At the going down of the sun and in the morning
We will remember them.” 

What is Anzac Day?
Anzac Day - 25 April - is probably Australia's most important national occasion. It marks the anniversary of the first major military action fought by Australian and New Zealand forces during the First World War. ANZAC stands for Australian and New Zealand Army Corps. The soldiers in those forces quickly became known as Anzacs, and the pride they soon took in that name endures to this day.

Why is this day so special to Australians?
When war broke out in 1914 Australia had been a federal commonwealth for only fourteen years. The new national government was eager to establish its reputation among the nations of the world. In 1915 Australian and New Zealand soldiers formed part of the allied expedition that set out to capture the Gallipoli peninsula to open the way to the Black Sea for the allied navies. The plan was to capture Constantinople (now Istanbul), capital of the Ottoman Empire and an ally of Germany. They landed at Gallipoli on 25 April, meeting fierce resistance from the Turkish defenders. What had been planned as a bold stroke to knock Turkey out of the war quickly became a stalemate, and the campaign dragged on for eight months.

At the end of 1915 the allied forces were evacuated after both sides had suffered heavy casualties and endured great hardships. Over 8,000 Australian soldiers were killed. News of the landing at Gallipoli made a profound impact on Australians at home and 25 April quickly became the day on which Australians remembered the sacrifice of those who had died in war.

The idea that some sort of "blood sacrifice" was a necessary rite of passage or initiation ceremony in the birth of a nation was common in the late Victorian and Edwardian period.

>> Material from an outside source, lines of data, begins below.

===== src/rtl/hec_chk_pkg.sv =====
package hec_chk_pkg;

   // Implementation variants for the check-byte generator.
   typedef enum logic [0:0] {
      CRC_SERIAL = 1'b0,   // bit-at-a-time unrolled shift register
      CRC_MATRIX = 1'b1    // precomputed XOR mask per output bit
   } crc_style_e;

   localparam int unsigned DEF_DATA_W    = 8;
   localparam int unsigned DEF_HDR_BYTES = 4;
   localparam logic [7:0]  DEF_POLY      = 8'h07;
   localparam logic [7:0]  DEF_COSET     = 8'h55;

endpackage


===== src/rtl/hec_crc_calc.sv =====
module hec_crc_calc
   import hec_chk_pkg::*;
#(
   parameter int unsigned       DATA_W    = 8,
   parameter int unsigned       HDR_BYTES = 4,
   parameter logic [DATA_W-1:0] POLY      = 'h07,
   parameter logic [DATA_W-1:0] COSET     = 'h55,
   parameter crc_style_e        STYLE     = CRC_MATRIX
) (
   // Header bytes, oldest byte in the most significant position.
   input  logic [HDR_BYTES*DATA_W-1:0] hdr_flat,
   output logic [DATA_W-1:0]           hec_exp
);

   localparam int unsigned MSG_W = HDR_BYTES * DATA_W;

   logic [DATA_W-1:0] raw_crc;

   // Division of the message by the generator, one message bit per step.
   function automatic logic [DATA_W-1:0] serial_crc(input logic [MSG_W-1:0] msg);
      logic [DATA_W-1:0] c;
      logic              fb;
      c = '0;
      for (int i = MSG_W - 1; i >= 0; i--) begin
         fb = c[DATA_W-1] ^ msg[i];
         c  = {c[DATA_W-2:0], 1'b0};
         if (fb) c = c ^ POLY;
      end
      return c;
   endfunction

   // Mask of message bits that feed output bit j (the CRC is linear, zero init).
   function automatic logic [MSG_W-1:0] row_mask(input int unsigned j);
      logic [MSG_W-1:0]  m;
      logic [MSG_W-1:0]  unit;
      logic [DATA_W-1:0] col;
      m = '0;
      for (int i = 0; i < MSG_W; i++) begin
         unit    = '0;
         unit[i] = 1'b1;
         col     = serial_crc(unit);
         m[i]    = col[j];
      end
      return m;
   endfunction

   generate
      if (STYLE == CRC_SERIAL) begin : g_serial
         always_comb raw_crc = serial_crc(hdr_flat);
      end else begin : g_matrix
         for (genvar j = 0; j < DATA_W; j++) begin : g_bit
            localparam logic [MSG_W-1:0] MASK = row_mask(j);
            assign raw_crc[j] = ^(hdr_flat & MASK);
         end
      end
   endgenerate

   assign hec_exp = raw_crc ^ COSET;

   // all-zero header yields the coset alone
   always_comb begin
      if (hdr_flat == '0) a_r3_zero_window : assert (hec_exp == COSET);
   end

endmodule


===== config.mk =====
export PLATFORM = sky130hd
export DESIGN_NAME = hec_crc_calc
export DESIGN_NICKNAME = d
export VERILOG_FILES = /design/src/rtl/hec_chk_pkg.sv /design/src/rtl/hec_crc_calc.sv
export SDC_FILE = /design/constraint.sdc
export NUM_CORES = 1
export LEC_CHECK = 0
export CORE_MARGIN = 1.5
export CORE_UTILIZATION = 45
export DETAILED_ROUTE_END_ITERATION = 8
export PLACE_DENSITY = 0.87
export SYNTH_ARGS = -nofsm -noshare
export SYNTH_HDL_FRONTEND = slang
export SYNTH_SLANG_ARGS = --single-unit

===== constraint.sdc =====
create_clock -name vclk -period 4
set_input_delay 0.8 -clock vclk [all_inputs]
set_output_delay 0.8 -clock vclk [all_outputs]
set_load 0.005 [all_outputs]

Word-level counts from Yosys, hierarchy flattened
Index checks and enable logic that the tools add are counted.
Operators by class
  reductions and logical operators: 8
  bitwise gates (word level): 1
Operators by type and width (number)
  $reduce_xor A32 Y1: 8
  $not A4 Y4: 1
Word-level totals
  output and inout port bits: 8
  bits of input ports: 32
  logic and storage cells: 9
  flip-flop bits (word level): 0

Depth between registers and ports, before layout
Gate-level depths: netlist (run 1).
  depth in word-level cells: 2
  depth in mapped cells: 3
  mapped depth without buffers: 3

Worst setup path after synthesis (run 1)
OpenSTA, ideal clock, no wires.
  path type: in2out
  start: input hdr_flat[15]
  end: output hec_exp[1]
  arrival: 1985 ps
  stages: 3
  path buffers: 0
  data required time: 3200 ps
  path slack: 1215 ps
  cell sequence: xnor3_1 -> xnor3_1 -> xor3_1
On the way
  longest elaborated chain between the ends: 1
RTL lines
  start: declaration: RTL line hec_crc_calc.sv:11  | input logic [HDR_BYTES*DATA_W-1:0] hdr_flat,
  $reduce_xor A32 Y1: RTL line hec_crc_calc.sv:53  | assign raw_crc[j] = ^(hdr_flat & MASK);
  end: declaration: RTL line hec_crc_calc.sv:12  | output logic [DATA_W-1:0] hec_exp
No other way between the ends.

Final worst setup path (run 1)
  start: input hdr_flat[18]
  end: output hec_exp[0]
On the way
  longest elaborated chain between the ends: 2
RTL lines (RTL line)
  $reduce_xor A32 Y1: hec_crc_calc.sv:53
  $not A4 Y4 (no line)
No other way between the ends.

==> results_dict.tcl, run 1 <==
set metrics [dict create \
    p_switching_mw 0.113 \
    seq_cells 0 \
    syn_inst 51 \
    placed_area_mm2 0.00118 \
    n_clock_buffer 0 \
    cts_hold_buf 0 \
    chipHeight_um 44.0 \
    io_buffers 40 \
    postRouteAntennaNets 0 \
    crit_fanout 2 \
    cp-end-kind "primary output" \
    grt_pass1_vias 554 \
    yosys.area.top_type "xnor3_1" \
    num_io_pins 40 \
    syn_nets 83 \
    grt_max_degree 4 \
    hold_slack_ns 2.82 \
    fillers 117 \
    wl_um 1760 \
    drive_gt1_share_pct 3.26 \
    syn_area_per_cell_um2 14.8 \
    p_clk_share_pct 0 \
    die_area_mm2 0.00194 \
    gp_congestion 0.765 \
    status "finished clean" \
    start_kind "input pin" \
    post-place-cells 108 \
    powerDensity_mw_per_mm2 341 \
    start_util_pct 49.1 \
    ys.warnings.count 0 \
    swShare_pct 27.9 \
    finalCritPeriodShare_pct 96.5 \
    hold_viol 0 \
    dieWidth_um 44.0 \
    drc_errors 0 \
    tightest_slew_ns 0.361 \
    setup_viol 0 \
    synth_top_area_share_pct 53.6 \
    fin_cells 108 \
    cp.arrival_ns 3.06 \
    pwr-share-seq_pct 0 \
    dr.pass1.iters 1 \
    period_needed_ns 3.86 \
    design_area_mm2 0.00118 \
    synth_most_common_cell "xnor2_1" \
    synthTopCellsByCount "xnor2_1, xnor3_1, xor2_1" \
    viasPerCell 4.91 \
    ctsResizeCount 0 \
    areaGrowthSynthToFinish_pct 56.5 \
    hp-start "hdr_flat[25]" \
    cts_setup_buffers 0 \
    setup_tns_ns 0 \
    power_leakage_nw 0.580 \
    worstPathRequired_ns 3.20 \
    wl_per_cell_um 16.3 \
    ir_drop_v 0.000237 \
    max_freq_mhz 259 \
    placementRows 14 \
    p_int_mw 0.291 \
    core_mm2 0.00154 \
    yosysUniqueCellTypes 6 \
    crit_type "in2out" \
    finalPower_mw 0.404 \
    slew_viol_final 0 \
    drt_iter0_drc 0 \
    seqCellArea_um2 0 \
    cap_violations 0 \
    hold_class "in2out" \
    diodes 0 \
    fin_nets 126 \
    crit_path_start "hdr_flat[18]" \
    synth_area_um2 757 \
    synth_seq_area_share_pct 0 \
    combinationalPowerShare_pct 100.0 \
    antenna_found_initial 0 \
    track_usage_pct 19.4 \
    synth_area_leaders "xnor3_1, xnor2_1, xor2_1, xor3_1, xnor3_4" \
    rsz0062_at_grt "no" \
    hpwl_um 1570 \
    slew-limit-headroom_pct 75.8 \
    grt.overflow.total 0 \
    num_vias 530 \
    grt_first_pass_wirelength_um 2680 \
]
through the flow:
stage	setup slack (ns)	util, %
floorplan	1.21	-
global placement	0.152	76.9
detailed placement	0.111	76.9
CTS	0.111	76.9
global route	0.0550	76.9
finish	0.139	76.9
kinds of logic (layout without fill, tap and decap cells):
| family | Yosys count | count (layout) | share of synthesized area (%) |
|---|---|---|---|
| XOR/XNOR | 51 | 51 | 100 |
| buffers and inverters | 0 | 41 | 0 |
worst max-delay path, stage by stage:
cell and delay (ns):
clkdlybuf4s50_1 0.50, xnor3_1 0.43, xnor3_2 0.44, xnor3_1 0.39
clkdlybuf4s50_1 0.50
per-layer routing:
metal  global-route usage [%]  up-vias  share of wire (%)
met2                     39.1       26                 53
met3                     2.04        0                7.6
met4                        0        0                  0
li1                         -      263                  -
met1                     23.3      241                 40
met5                        0        -                  0
final cells by class:
type               count  area (um2)  share of cell area [%]
well taps             16        20.0                    1.69
multi-input cells     51         757                    63.9
repair buffers        41         408                    34.4
path summary, 6_finish.rpt:
path              depth (start not counted)         end  slack [ns]
setup / recovery                          5  hec_exp[0]        0.14
hold / removal                            4  hec_exp[2]        2.82
cells in the final DEF, fill, tap and decap left out:
| master | n |
|---|---|
| xnor2_1 | 22 |
| xor3_1 | 2 |
| xnor3_4 | 1 |
| xor2_1 | 7 |
| xnor3_1 | 18 |
| xnor3_2 | 1 |
| clkdlybuf4s50_1 | 40 |
| buf_4 | 1 |
power by group through the flow:
stage               Combinational (mW)  Sequential, mW  Clock (mW)
finish                           0.404               0           0
global route                     0.426               0           0
CTS                              0.409               0           0
detailed placement               0.405               0           0
global placement                 0.401               0           0
floorplan                        0.224               0           0
Note: power is estimated with default switching activity, not from simulation.
==> inputs of run 2 (changes only) <==
--- a/config.mk
+++ b/config.mk
@@ -6,9 +6,10 @@
 export NUM_CORES = 1
 export LEC_CHECK = 0
 export CORE_MARGIN = 1.5
-export CORE_UTILIZATION = 45
+export CORE_UTILIZATION = 42
 export DETAILED_ROUTE_END_ITERATION = 8
-export PLACE_DENSITY = 0.87
+export GPL_ROUTABILITY_DRIVEN = 0
+export PLACE_DENSITY = 0.85
 export SYNTH_ARGS = -nofsm -noshare
 export SYNTH_HDL_FRONTEND = slang
 export SYNTH_SLANG_ARGS = --single-unit
==> constraint.sdc (replaced) <==
create_clock -name vclk -period 4.05
set_input_delay 0.81 -clock vclk [all_inputs]
set_output_delay 0.81 -clock vclk [all_outputs]
set_load 0.005 [all_outputs]
==> results_dict.tcl, run 2 (synthesis results as in run 1) <==
set metrics [dict create \
    status "finished clean" \
    viasPerCell 4.47 \
    chipHeight_um 45.5 \
    drive_gt1_share_pct 2.20 \
    slew_viol_final 0 \
    cp-end-kind "primary output" \
    drt_iter0_drc 10 \
    num_vias 519 \
    worstPathCellList "clkdlybuf4s50_1, xnor3_1, xnor3_1, xor3_1, clkdlybuf4s50_1" \
    slowest_stage "clkdlybuf4s50_1" \
    powerDensity_mw_per_mm2 333 \
    post-place-cells 116 \
    hold_viol 0 \
    grt.overflow.total 0 \
    grt_max_degree 4 \
    dr.pass1.iters 4 \
    setup_tns_ns 0 \
    power_leakage_nw 0.575 \
    cp.arrival_ns 3.10 \
    final_core_util_pct 69.6 \
    cts_setup_buffers 0 \
    io_buffers 40 \
    cts_hold_buf 0 \
    ctsResizeCount 0 \
    cap_violations 0 \
    max_freq_mhz 256 \
    dieWidth_um 45.5 \
    slew-limit-headroom_pct 75.4 \
    tightest_slew_ns 0.366 \
    seq_cells 0 \
    placementRows 15 \
    hpwl_um 1490 \
    start_util_pct 44.3 \
    setup_viol 0 \
    drc_errors 0 \
    antenna_found_initial 0 \
    core_mm2 0.00171 \
    fin_cells 116 \
    fin_nets 125 \
    wl_per_cell_um 14.2 \
    finalCritPeriodShare_pct 96.4 \
    num_io_pins 40 \
    die_area_mm2 0.00207 \
    mostFrequentLayoutCells "clkdlybuf4s50_1, xnor2_1, xnor3_1" \
    postRouteAntennaNets 0 \
    rsz0062_at_grt "no" \
    track_usage_pct 16.7 \
    crit_fanout 2 \
    n_clock_buffer 0 \
    diodes 0 \
    grt_first_pass_wirelength_um 2460 \
    layout_commonest_cell "clkdlybuf4s50_1" \
    hold_end "hec_exp[2]" \
    crit_type "in2out" \
    slowest_delay_ns 0.51 \
    worstPathRequired_ns 3.24 \
    hold_depth 4 \
    seqCellArea_um2 0 \
    areaGrowthSynthToFinish_pct 57.0 \
    place_ws_ns 0.127 \
    hp-start "hdr_flat[25]" \
    start_kind "input pin" \
    grt_pass1_vias 566 \
    wl_um 1650 \
    period_needed_ns 3.91 \
    hold_class "in2out" \
    fillers 137 \
    ir_drop_v 0.000304 \
    layout_setup_ws_ns 0.144 \
]
## run 2: cell count changes in the layout (fill, tap and decap cells not counted)
cell	delta
buf_4	-1
## run 2: area by class of cell
cell class,instances,area (um2),share of cell area (%)
multi-input combinational,51,757,63.7
tap,25,31.3,2.63
timing repair buffer,40,400,33.7
## run 2: worst max-delay path by stage
stage	to	start	slack [ns]
2_1_floorplan	hec_exp[1]	hdr_flat[15]	1.24
3_3_place_gp	hec_exp[1]	hdr_flat[15]	0.12
3_5_place_dp	hec_exp[1]	hdr_flat[15]	0.13
4_1_cts	hec_exp[1]	hdr_flat[15]	0.12
5_1_grt	hec_exp[1]	hdr_flat[15]	0.06
6_report	hec_exp[1]	hdr_flat[15]	0.14
## run 2: critical path, delay by kind of cell
family                 cells  cell delay (ns)
XOR/XNOR                   3             1.28
buffers and inverters      2             1.01
## run 2: metrics by stage
step	instance area, um2	hold WS (ns)	power [mW]
4_1_cts	1190	2.83	0.401
6_report	1190	2.83	0.395
3_5_place_dp	1190	2.83	0.397
3_3_place_gp	1190	2.82	0.395
5_1_grt	1190	2.86	0.418
2_1_floorplan	757	1.85	0.221
## run 2: where the power goes
group	total, mW	switching, mW	leakage, nW	internal, mW
Sequential	0	0	0	0
Combinational	0.395	0.108	0.575	0.287
Clock	0	0	0	0
Total	0.395	0.108	0.575	0.287
## run 2: layer usage
metal / up-vias / wire length [um] / track usage (%)
met3: 0 / 121 / 2.78
met1: 239 / 640 / 20.1
met4: 0 / 0 / 1.76
met2: 25 / 889 / 31.5
li1: 255 / - / -
met5: - / 0 / 0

In attempting the daunting task of storming the Gallipoli peninsula the Anzacs created an event which, it was felt, would help to shape the new Australia. 

What does it mean today?
Australians recognise 25 April as an occasion of national commemoration. Commemorative services are held at dawn, the time of the original landing, across the nation. Later in the day ex-servicemen and women meet and join in marches through the major cities and many smaller centres. Commemorative ceremonies are held at war memorials around the country. It is a day when Australians reflect on the many different meanings of war.

The spirit of the ANZAC:
What does it mean you?
What does ANZAC Day Symbolise?
Do you see it as “Just another day off”?
Or, do you actually acknowledge the significant of the day, and pay your respects?

To me, ANZAC day is a day when we remember and commemorate our hero’s, our fallen freedom fighters. We pay tribute to their efforts and bravery. A day when we, as Australians, thank our diggers for fighting for our rights, our freedoms, but most importantly, for fighting to protect this great nation, our nation Australia. As the ode states, the legacy of the ANZAC’s will not grow old, nor will be forgotten. As Australian’s, it is our duty not to forget – Lest We Forgot.

“They shall grow not old, as we that are left grow old;
Age shall not weary them, nor the years condemn.
At the going down of the sun and in the morning
We will remember them.”

The spirit of the ANZAC, I believe is in every patriotic Lebanese. The Lebanese who have fought in the war, the Lebanese who fell in the war, the Lebanese who are still stilling fighting the war.

History repeats itself, like in World War One and World War Two where the ANZAC’s fought bravely for our current freedoms and this nations sovereignty, our new soldiers, the students, the future of our Lebanon, are stilling fighting the war. The war for our freedom, our sovereignty and our independence.

Yes, the war of the guns is over, but the war of torture, torment and terrorism is still occurring. The Syrians occupying our Lebanon are now becoming fearful.

A change is inevitable; the freedom of our nation is nearby.

Like the ANZAC’s who fought for our freedoms in Australia, and our current way of life, the true Lebanese will prevail, for we have the passion, the patriotism and the pride of a nation which is as old as time.

Lest We Forget the passion, heroism and the desire of freedom like the ANZAC’s.

May they rest in peace for eternity, and their Legacy lives on for generations to come.